The same concept applies to specialty care among critically ill patients.
 
Medical Emergency Team (MET) respiratory therapist Mindy Repphen-Harvey, from left, and team nurses Alisha Mangaro and Seth Long respond to a call on a simulated patient at the MUSC Health Care Simulation Center in the College of Nursing. Pulmonology fellow, Dr. David Pucci, who is part of MET, reviews training details.

For almost two years, MUSC has managed a specialty clinical team that brings critical care expertise to the bedside anywhere in the hospital. MUSC’s Medical Emergency Team (MET) program, which began in January 2007, provides a level of specialized care to patients with clinical instability or a worsening condition. The service is available to adult and pediatric patients at ART, MUSC hospital and the Children’s Hospital. The concept is to provide an immediately available, interdisciplinary, specialized team approach to patients with deteriorating health status and thus improve the quality of in-patient care.
 
MET teams consist of a critical care nurse, respiratory therapist and intensive care (ICU) physician who work with each other and the patient’s primary team in stabilizing a patient and contributing to their overall care.
 
“Nurses on the floor really need these critical care nurses and specialists to help them care for critically ill patients,” said Sheila Scarbrough, R.N., critical interventions manager, quality and outcomes in the medical director’s office and MET coordinator. Scarbrough works with Dee Ford, M.D., assistant professor of medicine, Division of Pulmonary and Critical Care Medicine who works in the Medical ICU (MICU) and Digestive Diseases ICU (DDICU).   “Floor staff are often not trained to care for critically ill patients and additionally have multiple competing demands on their time. This program activates a system to bring critical care resources immediately to a patient’s beside and activates the Admit Transfer Center to begin the process of procuring an ICU bed in case this patient requires transfer.” Scarbrough added that about 50 percent of MET’s are transferred into an ICU.
 
MET was developed from criteria documented in medical literature associated with patients who are at increased risk for a cardiopulmonary arrest.
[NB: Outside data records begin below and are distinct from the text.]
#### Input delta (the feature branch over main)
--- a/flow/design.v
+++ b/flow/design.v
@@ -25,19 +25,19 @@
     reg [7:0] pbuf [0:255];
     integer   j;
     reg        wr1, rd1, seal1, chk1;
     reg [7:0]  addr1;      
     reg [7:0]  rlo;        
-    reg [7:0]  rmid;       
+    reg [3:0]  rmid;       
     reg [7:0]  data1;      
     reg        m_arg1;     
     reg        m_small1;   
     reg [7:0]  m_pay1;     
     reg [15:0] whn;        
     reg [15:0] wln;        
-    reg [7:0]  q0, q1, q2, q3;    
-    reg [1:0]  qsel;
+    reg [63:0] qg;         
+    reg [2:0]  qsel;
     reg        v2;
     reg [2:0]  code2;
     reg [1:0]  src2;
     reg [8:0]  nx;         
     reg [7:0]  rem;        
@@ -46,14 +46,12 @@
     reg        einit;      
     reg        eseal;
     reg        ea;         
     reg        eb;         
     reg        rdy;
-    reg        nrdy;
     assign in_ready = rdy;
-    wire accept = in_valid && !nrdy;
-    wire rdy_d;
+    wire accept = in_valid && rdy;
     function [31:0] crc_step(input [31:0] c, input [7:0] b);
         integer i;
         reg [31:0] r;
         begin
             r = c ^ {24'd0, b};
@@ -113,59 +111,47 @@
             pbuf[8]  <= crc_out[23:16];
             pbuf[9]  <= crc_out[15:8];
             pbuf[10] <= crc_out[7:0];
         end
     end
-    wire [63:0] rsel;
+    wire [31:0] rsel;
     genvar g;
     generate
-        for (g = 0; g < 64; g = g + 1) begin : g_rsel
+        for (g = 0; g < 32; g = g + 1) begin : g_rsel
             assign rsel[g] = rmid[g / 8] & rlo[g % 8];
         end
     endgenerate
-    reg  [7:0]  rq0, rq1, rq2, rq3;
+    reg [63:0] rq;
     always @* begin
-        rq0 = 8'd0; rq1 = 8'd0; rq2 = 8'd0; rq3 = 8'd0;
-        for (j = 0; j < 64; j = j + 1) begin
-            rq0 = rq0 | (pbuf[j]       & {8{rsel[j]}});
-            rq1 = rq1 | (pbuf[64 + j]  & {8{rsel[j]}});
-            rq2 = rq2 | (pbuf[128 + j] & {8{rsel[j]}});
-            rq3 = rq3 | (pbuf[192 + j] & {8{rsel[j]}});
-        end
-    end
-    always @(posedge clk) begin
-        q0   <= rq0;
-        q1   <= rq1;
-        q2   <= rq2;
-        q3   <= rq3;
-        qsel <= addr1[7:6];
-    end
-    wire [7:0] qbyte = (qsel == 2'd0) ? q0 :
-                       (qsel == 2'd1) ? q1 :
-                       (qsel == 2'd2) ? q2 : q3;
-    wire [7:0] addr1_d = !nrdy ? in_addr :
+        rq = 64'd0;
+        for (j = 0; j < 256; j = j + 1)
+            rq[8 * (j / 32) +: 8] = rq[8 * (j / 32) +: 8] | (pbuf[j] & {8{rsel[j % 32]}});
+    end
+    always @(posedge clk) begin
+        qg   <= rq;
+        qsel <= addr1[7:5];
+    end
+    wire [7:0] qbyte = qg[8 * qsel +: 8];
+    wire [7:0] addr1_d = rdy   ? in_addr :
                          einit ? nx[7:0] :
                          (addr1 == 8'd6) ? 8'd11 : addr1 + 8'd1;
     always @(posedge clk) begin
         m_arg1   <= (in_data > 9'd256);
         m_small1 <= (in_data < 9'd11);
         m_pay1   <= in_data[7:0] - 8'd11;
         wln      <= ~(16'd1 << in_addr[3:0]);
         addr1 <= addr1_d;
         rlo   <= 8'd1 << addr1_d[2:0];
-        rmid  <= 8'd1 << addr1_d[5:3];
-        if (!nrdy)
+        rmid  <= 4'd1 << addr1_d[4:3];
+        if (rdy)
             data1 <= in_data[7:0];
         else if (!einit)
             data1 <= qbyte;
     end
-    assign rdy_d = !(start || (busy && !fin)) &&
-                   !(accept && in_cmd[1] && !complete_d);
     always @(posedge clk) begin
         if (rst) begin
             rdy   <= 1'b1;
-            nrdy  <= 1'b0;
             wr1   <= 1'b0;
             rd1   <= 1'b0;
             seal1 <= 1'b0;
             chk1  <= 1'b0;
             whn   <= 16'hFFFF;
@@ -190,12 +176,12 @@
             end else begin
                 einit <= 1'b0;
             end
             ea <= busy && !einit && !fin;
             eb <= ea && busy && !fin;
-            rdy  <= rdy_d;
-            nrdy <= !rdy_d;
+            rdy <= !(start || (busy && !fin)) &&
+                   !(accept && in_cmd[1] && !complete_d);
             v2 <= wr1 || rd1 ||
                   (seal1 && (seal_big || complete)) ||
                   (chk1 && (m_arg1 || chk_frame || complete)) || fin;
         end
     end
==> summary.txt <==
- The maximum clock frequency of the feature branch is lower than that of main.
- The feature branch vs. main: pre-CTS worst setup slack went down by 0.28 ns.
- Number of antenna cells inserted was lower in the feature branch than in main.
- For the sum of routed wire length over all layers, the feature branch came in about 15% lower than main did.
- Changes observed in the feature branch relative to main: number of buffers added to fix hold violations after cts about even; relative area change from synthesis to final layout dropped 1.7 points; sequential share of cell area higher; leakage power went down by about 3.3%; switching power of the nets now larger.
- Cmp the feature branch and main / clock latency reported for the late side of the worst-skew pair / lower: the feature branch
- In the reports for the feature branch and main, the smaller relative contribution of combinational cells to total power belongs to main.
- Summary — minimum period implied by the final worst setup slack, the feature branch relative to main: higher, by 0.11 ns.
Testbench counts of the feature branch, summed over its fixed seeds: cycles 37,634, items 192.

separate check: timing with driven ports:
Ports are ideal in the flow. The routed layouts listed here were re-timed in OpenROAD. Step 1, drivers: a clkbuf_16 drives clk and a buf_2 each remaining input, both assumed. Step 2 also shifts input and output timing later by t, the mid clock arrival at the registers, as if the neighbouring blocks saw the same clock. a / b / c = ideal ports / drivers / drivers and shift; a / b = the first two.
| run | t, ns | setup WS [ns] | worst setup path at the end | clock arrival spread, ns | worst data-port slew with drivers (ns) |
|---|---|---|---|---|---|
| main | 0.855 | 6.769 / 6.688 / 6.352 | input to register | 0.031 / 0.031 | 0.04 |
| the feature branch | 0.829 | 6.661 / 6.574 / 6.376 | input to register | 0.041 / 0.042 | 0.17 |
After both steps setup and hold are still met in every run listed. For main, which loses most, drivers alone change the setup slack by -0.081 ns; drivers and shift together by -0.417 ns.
The physician-led program began as a pilot program in the main hospital’s 6E, 7E and 8E and has been offered 24/7 since October 2007.
 
MET also meets recognition and response criteria relating to a patient’s condition under the Joint Commission’s 2008 National Patient Safety Goals. In January 2007, MUHA established Policy C-149 “Medical Emergency Teams.” The concept involves a team intervention approach to providing specialized critical care to patients prior to an acute crisis such as cardiopulmonary arrest.
 
Medical staff assesses at-risk patients for changes in blood pressure, heart rate, breathing, mental status and other criteria. Medical or nursing staff can activate the MET via the paging operator
(792-3333). The MET staff member will confer with the patient’s attending physician or their designee to outline a treatment plan. The MET physician also will document findings/actions in the progress notes.
 
Cindy Hough, R.N., 6E nurse manager, is an advocate for MET among her staff and throughout the medical center. Hough and her team care for some of the hospital’s most seriously ill patients—transplant patients.
 
“MET is a positive approach to patient-centered care,” said Hough, who has more than 12 years experience as a transplant nurse. “It provides the needed resources at the right time and saves nursing time while bolstering patient safety.”
 
8E Medical Acute Care nurse manager Helena Walo, R.N., echoes that level of support for MET. Walo believes MET is not meant as a judgmental reflection on staffing care but empowers nurses to make decisions that provide the highest level of patient care.
 
“MUSC leadership has been great to support this as an important instrument to improve patient outcomes,” said Walo. “It provides a good opportunity for an ICU-level team to partner with primary care physicians and staff in following a patient’s care. Walo heads the medical center’s MET watch pilot program on 8E that provides non-ICU, inpatient nurses with specific guidelines to identify patients at high risk for needing MET team intervention.
 
An ongoing challenge according to Scarbrough is getting physicians and staff to call for MET at the first sign of a patients' decline.
 
In 2009, additional MET information will be related to patients and families via MUSC’s GetWell Network. In the meantime, Scarbrough, Ford and staff will be collecting data and evaluating numbers for trends while looking for opportunities for improvement. So far, MUSC has increased their MET call rate from less than three calls to greater than 10 calls per 1,000 discharges. Hospitals with higher MET call rates demonstrate better patient outcomes.
 
“We want families and visitors to be more aware of what MET is and that it is a level of expertise that we provide throughout the hospital system. It is a benefit for all patients of MUSC that we have this team that’s there to take care of their loved one throughout their hospital stay,” Scarbrough said.


Friday, Jan. 9, 2009



The Catalyst Online is published weekly by the MUSC Office of Public Relations for the faculty, employees and students of the Medical University of South Carolina. The Catalyst Online editor, Kim Draughn, can be reached at 792-4107 or by email, catalyst@musc.edu. Editorial copy can be submitted to The Catalyst Online and to The Catalyst in print by fax, 792-6723, or by email to catalyst@musc.edu. To place an ad in The Catalyst hardcopy, call Island Publications at 849-1778, ext. 201.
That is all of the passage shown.